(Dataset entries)
_ _ _ _ _

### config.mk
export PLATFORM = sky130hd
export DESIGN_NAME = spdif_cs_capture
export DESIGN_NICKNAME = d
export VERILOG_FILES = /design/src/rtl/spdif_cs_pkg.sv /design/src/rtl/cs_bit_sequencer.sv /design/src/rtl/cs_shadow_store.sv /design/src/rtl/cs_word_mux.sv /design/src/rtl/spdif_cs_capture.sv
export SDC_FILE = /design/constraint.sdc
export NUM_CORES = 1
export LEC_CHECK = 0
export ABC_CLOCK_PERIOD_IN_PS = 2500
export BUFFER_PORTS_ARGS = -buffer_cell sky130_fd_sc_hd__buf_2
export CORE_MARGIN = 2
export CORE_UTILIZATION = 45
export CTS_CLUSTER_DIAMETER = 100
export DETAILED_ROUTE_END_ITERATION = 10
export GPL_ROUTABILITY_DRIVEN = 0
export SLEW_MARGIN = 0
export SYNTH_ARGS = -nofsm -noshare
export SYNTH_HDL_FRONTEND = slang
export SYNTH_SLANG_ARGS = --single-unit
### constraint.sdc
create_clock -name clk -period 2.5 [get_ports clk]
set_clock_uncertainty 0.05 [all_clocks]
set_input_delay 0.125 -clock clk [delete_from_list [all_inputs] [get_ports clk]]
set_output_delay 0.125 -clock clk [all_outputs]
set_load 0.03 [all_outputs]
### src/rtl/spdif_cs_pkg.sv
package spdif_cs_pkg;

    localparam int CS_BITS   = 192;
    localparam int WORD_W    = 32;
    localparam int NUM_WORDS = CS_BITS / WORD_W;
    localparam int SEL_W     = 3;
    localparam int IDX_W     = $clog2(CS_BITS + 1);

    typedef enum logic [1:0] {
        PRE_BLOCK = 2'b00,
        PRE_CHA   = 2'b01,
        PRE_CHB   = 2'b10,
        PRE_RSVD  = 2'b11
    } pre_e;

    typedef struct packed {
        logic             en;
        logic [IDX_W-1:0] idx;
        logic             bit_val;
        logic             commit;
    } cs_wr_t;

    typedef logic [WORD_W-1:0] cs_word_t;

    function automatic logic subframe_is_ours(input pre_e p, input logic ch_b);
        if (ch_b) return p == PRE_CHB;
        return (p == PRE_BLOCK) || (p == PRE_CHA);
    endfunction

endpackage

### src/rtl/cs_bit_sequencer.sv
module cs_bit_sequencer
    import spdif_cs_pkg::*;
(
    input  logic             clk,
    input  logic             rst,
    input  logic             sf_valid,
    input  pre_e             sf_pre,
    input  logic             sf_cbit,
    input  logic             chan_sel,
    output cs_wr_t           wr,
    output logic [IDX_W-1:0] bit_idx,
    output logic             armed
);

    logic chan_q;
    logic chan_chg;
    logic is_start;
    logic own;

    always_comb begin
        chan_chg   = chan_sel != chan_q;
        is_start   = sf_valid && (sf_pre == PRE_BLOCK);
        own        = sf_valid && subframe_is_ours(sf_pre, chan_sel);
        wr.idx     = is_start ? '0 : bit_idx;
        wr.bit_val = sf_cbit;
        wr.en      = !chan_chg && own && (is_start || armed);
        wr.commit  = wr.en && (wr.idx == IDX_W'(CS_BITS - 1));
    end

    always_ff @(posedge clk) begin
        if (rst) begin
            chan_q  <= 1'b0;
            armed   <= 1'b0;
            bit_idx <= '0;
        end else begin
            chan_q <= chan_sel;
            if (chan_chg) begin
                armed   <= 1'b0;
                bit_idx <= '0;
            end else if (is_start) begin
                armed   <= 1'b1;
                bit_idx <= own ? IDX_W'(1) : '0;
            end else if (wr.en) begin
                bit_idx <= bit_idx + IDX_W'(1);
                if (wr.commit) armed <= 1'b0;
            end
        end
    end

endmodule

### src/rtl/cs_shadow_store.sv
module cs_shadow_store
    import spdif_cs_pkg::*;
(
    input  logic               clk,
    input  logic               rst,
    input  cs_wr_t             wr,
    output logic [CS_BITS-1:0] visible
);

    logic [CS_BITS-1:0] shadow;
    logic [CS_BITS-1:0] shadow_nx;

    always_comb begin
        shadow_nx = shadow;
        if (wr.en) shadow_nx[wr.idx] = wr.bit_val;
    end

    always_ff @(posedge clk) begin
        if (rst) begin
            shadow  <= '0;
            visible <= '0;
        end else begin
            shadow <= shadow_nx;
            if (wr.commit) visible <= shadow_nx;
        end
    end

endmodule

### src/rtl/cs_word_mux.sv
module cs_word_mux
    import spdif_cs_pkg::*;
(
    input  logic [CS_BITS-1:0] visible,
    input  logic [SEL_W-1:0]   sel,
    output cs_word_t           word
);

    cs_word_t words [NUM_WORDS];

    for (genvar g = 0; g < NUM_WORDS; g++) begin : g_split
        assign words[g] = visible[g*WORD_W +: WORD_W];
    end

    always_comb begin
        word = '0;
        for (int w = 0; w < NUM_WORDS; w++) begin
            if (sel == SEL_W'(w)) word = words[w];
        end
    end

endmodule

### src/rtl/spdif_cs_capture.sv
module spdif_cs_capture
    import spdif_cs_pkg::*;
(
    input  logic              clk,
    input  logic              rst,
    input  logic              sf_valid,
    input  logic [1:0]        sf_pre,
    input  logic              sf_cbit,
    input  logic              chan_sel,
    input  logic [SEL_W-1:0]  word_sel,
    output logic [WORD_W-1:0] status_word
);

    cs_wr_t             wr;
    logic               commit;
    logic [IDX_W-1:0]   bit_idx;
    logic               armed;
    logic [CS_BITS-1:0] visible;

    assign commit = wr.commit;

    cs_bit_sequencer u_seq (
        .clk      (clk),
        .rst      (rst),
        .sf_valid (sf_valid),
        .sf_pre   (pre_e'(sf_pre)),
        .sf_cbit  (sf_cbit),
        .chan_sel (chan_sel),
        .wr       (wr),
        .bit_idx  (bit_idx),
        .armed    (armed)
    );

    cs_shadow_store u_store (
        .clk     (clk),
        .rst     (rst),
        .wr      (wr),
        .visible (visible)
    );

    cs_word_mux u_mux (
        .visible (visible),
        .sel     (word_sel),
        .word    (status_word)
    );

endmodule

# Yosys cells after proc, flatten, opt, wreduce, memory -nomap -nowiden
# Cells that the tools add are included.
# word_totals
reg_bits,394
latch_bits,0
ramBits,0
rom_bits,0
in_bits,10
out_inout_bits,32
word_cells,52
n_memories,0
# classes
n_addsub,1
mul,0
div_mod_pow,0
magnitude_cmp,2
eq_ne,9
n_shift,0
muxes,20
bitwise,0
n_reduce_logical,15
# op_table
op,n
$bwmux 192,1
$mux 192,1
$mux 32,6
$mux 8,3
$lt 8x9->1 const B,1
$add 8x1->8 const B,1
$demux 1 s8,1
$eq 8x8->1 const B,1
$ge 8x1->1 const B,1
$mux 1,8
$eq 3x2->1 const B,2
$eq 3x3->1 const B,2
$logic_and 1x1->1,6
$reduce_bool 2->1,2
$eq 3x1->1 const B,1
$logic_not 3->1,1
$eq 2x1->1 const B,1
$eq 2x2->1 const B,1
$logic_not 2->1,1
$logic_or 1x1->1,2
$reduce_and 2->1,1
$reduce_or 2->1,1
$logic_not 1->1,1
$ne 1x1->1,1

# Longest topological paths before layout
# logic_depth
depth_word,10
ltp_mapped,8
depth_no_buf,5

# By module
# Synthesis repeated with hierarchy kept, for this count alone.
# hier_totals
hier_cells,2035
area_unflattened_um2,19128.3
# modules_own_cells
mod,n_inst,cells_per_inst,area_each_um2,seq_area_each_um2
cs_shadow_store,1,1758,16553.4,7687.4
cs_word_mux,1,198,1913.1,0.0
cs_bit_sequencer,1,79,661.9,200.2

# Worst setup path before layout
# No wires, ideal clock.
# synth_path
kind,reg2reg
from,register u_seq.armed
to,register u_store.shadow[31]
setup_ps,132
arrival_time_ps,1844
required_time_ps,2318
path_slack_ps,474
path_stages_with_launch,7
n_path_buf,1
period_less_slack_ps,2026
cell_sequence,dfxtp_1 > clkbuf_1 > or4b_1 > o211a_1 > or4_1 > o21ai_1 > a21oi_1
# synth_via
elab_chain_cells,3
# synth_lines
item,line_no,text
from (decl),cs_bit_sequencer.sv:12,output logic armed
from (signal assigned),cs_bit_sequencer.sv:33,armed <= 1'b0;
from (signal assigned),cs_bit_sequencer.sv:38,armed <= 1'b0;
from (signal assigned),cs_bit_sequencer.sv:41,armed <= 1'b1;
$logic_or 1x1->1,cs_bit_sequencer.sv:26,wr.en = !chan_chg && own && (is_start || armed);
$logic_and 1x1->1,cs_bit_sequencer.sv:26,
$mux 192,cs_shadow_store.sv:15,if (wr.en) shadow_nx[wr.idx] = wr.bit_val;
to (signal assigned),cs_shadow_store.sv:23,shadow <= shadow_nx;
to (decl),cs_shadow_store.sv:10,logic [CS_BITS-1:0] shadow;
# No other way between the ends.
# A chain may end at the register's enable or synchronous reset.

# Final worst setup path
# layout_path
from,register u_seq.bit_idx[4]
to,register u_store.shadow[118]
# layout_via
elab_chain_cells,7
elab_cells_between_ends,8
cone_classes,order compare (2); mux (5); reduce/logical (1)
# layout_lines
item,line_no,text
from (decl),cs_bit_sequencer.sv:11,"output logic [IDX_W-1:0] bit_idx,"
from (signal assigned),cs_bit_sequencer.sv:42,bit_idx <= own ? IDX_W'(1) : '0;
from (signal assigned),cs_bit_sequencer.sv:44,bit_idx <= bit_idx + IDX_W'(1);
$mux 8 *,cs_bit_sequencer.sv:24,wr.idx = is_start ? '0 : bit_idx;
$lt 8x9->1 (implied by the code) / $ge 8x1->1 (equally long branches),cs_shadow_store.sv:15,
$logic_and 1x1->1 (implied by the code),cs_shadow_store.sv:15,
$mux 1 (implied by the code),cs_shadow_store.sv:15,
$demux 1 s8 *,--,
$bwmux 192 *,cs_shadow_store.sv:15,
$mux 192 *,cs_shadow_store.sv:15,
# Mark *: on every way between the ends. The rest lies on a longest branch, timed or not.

_ _ _ _ _

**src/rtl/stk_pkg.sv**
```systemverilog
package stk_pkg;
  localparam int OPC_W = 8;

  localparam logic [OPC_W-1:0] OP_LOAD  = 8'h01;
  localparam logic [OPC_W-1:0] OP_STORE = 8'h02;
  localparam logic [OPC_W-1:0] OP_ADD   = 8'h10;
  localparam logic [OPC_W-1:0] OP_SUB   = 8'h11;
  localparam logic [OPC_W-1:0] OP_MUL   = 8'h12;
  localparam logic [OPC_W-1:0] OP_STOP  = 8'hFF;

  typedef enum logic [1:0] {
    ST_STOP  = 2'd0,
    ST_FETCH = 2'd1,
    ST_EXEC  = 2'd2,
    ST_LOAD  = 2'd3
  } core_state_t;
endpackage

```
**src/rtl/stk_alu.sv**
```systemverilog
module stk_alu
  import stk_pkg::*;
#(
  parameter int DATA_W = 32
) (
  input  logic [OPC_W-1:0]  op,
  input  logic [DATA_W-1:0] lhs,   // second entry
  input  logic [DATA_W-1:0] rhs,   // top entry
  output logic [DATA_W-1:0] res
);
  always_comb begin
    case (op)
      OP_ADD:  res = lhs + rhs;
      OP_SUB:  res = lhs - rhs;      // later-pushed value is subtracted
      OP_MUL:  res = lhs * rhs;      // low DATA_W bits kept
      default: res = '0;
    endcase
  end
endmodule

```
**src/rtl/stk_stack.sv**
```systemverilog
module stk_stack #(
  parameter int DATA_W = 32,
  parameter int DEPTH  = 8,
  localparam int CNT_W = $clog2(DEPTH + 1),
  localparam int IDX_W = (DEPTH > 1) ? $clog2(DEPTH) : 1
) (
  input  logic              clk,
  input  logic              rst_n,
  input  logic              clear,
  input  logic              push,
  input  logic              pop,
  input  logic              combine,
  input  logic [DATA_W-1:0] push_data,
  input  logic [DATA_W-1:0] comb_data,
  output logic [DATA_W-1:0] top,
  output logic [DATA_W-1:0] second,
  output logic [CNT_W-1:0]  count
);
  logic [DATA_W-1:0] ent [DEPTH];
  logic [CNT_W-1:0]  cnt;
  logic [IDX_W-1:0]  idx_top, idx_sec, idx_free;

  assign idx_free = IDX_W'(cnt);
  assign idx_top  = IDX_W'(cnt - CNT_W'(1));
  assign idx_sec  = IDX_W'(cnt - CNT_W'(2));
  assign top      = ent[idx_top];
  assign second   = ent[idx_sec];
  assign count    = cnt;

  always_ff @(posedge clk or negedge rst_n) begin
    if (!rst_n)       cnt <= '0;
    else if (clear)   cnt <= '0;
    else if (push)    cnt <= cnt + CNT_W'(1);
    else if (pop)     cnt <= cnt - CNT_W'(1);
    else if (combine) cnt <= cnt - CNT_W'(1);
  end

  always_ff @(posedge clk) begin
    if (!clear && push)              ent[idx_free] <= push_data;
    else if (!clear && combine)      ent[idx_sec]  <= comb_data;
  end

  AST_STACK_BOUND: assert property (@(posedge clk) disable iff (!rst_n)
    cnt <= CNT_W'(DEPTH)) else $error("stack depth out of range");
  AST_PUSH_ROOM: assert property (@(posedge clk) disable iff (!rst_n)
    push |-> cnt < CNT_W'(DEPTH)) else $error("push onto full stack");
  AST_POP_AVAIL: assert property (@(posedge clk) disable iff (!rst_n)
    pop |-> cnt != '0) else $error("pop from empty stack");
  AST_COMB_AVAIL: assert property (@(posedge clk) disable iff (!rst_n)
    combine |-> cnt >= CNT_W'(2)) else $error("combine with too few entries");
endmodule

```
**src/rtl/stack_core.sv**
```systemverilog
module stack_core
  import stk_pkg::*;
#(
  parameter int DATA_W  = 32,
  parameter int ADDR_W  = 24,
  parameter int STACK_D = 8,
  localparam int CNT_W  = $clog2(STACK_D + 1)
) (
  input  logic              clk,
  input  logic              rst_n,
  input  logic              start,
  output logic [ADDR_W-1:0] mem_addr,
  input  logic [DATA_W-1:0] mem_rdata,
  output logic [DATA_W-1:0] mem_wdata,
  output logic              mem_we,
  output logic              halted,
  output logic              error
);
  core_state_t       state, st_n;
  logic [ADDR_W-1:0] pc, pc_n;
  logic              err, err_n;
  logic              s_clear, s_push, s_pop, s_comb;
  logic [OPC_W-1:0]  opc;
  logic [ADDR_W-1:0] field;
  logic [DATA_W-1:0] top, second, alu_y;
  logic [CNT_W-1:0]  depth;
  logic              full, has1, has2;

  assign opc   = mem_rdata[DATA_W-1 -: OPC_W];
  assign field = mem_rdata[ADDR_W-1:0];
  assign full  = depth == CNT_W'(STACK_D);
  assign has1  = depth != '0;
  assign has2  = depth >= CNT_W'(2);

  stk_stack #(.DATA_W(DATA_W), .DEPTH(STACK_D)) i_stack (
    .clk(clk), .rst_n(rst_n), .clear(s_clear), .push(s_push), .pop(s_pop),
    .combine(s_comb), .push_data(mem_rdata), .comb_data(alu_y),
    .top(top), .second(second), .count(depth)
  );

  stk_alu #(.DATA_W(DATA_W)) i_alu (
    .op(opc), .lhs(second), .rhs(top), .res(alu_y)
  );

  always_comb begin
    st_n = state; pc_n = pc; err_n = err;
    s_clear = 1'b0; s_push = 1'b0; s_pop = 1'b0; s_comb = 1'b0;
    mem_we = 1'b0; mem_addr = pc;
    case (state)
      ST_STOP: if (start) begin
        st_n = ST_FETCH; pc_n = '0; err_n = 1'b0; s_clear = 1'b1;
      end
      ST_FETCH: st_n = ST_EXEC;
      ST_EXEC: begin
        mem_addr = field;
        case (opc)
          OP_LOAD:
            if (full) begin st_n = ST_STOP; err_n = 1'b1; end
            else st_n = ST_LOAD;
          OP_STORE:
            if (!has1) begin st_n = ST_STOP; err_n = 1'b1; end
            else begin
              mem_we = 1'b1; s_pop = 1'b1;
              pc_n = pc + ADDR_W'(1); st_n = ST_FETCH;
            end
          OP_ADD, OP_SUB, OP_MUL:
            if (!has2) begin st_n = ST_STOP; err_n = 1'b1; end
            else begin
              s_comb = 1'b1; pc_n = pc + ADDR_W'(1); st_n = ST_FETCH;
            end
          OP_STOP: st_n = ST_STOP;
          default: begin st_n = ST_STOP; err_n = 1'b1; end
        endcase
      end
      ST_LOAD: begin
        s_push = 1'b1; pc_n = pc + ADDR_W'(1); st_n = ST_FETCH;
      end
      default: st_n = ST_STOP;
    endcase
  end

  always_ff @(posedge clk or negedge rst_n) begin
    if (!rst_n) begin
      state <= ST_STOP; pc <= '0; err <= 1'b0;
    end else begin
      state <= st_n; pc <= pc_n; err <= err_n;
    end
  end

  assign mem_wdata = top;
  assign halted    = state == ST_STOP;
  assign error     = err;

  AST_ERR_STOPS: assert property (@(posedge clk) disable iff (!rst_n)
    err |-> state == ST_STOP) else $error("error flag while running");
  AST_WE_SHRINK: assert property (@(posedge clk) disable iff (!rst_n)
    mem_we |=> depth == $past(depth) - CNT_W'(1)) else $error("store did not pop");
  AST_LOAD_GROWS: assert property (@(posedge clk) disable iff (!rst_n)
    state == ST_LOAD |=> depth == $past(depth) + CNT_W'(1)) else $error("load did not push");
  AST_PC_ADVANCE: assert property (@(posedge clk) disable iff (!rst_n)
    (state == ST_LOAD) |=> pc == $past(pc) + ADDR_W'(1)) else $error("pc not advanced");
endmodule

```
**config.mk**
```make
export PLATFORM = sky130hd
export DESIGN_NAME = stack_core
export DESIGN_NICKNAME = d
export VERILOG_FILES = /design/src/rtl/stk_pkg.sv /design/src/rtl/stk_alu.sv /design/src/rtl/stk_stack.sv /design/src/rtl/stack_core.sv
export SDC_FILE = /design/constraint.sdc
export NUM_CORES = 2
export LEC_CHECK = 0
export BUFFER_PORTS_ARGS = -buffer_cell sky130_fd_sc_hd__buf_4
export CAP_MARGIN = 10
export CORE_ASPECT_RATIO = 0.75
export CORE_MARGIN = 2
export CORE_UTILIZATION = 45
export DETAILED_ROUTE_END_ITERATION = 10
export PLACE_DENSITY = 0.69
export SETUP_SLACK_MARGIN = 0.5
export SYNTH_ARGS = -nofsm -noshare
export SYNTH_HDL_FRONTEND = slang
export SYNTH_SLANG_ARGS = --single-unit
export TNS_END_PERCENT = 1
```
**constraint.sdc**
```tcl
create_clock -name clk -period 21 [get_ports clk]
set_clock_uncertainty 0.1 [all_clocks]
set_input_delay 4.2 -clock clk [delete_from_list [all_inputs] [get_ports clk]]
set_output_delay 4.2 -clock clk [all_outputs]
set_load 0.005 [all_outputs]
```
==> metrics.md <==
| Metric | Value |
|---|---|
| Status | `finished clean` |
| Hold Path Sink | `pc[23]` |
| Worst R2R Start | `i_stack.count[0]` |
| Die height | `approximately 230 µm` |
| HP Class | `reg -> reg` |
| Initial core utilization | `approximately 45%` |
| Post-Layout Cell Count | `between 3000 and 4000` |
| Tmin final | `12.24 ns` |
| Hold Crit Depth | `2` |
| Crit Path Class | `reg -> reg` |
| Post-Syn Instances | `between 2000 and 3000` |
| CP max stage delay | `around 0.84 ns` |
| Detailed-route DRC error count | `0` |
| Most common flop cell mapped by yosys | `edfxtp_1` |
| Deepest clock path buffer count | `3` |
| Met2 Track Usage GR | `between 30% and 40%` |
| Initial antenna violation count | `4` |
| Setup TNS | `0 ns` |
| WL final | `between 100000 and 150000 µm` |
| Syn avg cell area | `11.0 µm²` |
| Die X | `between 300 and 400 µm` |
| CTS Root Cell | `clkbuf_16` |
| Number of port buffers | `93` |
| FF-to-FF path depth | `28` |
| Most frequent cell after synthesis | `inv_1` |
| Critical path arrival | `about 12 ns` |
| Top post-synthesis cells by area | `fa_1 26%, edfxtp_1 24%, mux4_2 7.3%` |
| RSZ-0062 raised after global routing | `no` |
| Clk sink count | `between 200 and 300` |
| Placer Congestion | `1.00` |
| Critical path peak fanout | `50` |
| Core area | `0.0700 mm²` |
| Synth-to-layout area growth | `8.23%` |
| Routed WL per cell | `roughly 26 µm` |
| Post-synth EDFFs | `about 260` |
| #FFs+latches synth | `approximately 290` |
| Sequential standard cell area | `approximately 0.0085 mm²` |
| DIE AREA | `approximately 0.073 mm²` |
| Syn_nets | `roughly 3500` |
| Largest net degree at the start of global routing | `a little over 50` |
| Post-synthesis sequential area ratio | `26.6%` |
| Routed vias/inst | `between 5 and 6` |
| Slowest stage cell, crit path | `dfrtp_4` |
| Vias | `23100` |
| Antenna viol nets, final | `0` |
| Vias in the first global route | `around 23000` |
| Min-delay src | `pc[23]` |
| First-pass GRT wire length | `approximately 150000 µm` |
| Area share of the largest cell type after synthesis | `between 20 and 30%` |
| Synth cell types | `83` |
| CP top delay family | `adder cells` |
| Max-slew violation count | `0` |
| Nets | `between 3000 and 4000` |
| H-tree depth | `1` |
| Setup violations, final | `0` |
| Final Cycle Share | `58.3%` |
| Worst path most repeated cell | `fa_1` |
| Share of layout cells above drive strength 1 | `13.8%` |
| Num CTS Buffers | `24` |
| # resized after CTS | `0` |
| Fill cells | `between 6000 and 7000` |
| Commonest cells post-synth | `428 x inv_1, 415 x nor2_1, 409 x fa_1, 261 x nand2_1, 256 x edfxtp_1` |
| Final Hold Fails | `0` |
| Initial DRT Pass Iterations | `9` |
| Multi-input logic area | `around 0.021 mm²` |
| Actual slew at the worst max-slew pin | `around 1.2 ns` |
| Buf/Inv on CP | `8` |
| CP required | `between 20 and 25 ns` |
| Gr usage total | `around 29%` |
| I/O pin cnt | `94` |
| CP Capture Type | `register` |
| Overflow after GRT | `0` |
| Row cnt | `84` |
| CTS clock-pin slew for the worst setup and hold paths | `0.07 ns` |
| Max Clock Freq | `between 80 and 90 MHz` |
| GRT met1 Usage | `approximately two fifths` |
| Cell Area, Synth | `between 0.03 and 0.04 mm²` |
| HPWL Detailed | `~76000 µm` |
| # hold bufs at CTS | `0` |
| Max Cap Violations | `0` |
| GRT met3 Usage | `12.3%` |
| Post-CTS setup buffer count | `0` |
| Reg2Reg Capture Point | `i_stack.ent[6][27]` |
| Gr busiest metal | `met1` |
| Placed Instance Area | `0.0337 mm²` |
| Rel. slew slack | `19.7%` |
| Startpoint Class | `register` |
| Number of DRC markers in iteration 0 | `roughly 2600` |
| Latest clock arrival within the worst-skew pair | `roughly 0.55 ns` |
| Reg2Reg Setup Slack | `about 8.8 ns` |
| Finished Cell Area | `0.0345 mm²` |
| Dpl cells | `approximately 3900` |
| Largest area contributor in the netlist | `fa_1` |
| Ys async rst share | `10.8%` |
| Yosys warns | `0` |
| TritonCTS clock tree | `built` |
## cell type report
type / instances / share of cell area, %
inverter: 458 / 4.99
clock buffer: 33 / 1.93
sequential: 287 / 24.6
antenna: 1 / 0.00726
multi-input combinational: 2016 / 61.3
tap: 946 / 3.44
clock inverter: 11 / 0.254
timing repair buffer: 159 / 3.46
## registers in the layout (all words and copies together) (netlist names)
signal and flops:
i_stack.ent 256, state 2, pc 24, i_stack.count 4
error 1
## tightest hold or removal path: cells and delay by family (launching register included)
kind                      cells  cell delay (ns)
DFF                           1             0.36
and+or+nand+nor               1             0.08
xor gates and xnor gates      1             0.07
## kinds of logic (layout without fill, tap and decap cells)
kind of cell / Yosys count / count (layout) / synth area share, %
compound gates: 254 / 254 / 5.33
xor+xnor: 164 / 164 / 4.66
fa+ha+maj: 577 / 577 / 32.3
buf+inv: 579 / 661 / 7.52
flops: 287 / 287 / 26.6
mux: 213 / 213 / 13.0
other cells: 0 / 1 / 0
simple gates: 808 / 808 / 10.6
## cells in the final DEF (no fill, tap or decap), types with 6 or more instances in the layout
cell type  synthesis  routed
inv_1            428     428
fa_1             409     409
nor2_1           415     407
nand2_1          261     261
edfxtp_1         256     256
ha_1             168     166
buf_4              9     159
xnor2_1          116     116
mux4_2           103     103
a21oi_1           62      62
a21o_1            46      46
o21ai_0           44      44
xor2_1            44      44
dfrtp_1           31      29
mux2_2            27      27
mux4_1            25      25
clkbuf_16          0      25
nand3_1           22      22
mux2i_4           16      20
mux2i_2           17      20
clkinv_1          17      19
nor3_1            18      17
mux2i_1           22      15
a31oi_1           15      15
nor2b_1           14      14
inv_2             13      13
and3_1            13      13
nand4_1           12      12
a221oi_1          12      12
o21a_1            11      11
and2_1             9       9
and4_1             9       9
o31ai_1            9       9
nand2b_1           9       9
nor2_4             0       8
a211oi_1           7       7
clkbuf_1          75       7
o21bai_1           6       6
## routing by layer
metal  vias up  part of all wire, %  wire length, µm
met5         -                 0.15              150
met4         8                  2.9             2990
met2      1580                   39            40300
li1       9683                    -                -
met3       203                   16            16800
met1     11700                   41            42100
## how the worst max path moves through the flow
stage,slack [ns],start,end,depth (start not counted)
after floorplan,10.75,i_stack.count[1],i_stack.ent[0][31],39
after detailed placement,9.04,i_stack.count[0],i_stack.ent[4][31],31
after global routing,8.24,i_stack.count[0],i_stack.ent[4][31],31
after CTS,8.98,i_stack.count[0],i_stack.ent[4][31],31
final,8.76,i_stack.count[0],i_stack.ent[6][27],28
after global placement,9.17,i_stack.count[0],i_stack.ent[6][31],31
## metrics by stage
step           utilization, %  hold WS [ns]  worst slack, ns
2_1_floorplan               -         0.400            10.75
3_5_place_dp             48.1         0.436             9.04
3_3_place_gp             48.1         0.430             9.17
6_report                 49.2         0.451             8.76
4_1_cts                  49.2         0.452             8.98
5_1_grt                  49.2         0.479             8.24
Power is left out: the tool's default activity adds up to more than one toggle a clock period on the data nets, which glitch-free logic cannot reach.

_ _ _ _ _

» **TASK DIRECTIONS**: All that is wanted is a faithful reproduction of the line above with "# modules_own_cells", the line with "from (signal assigned),cs_bit_sequencer.sv:41,armed", and every line in between.

» **ANSWER FOR THIS EXERCISE**:
# modules_own_cells
mod,n_inst,cells_per_inst,area_each_um2,seq_area_each_um2
cs_shadow_store,1,1758,16553.4,7687.4
cs_word_mux,1,198,1913.1,0.0
cs_bit_sequencer,1,79,661.9,200.2

# Worst setup path before layout
# No wires, ideal clock.
# synth_path
kind,reg2reg
from,register u_seq.armed
to,register u_store.shadow[31]
setup_ps,132
arrival_time_ps,1844
required_time_ps,2318
path_slack_ps,474
path_stages_with_launch,7
n_path_buf,1
period_less_slack_ps,2026
cell_sequence,dfxtp_1 > clkbuf_1 > or4b_1 > o211a_1 > or4_1 > o21ai_1 > a21oi_1
# synth_via
elab_chain_cells,3
# synth_lines
item,line_no,text
from (decl),cs_bit_sequencer.sv:12,output logic armed
from (signal assigned),cs_bit_sequencer.sv:33,armed <= 1'b0;
from (signal assigned),cs_bit_sequencer.sv:38,armed <= 1'b0;
from (signal assigned),cs_bit_sequencer.sv:41,armed <= 1'b1;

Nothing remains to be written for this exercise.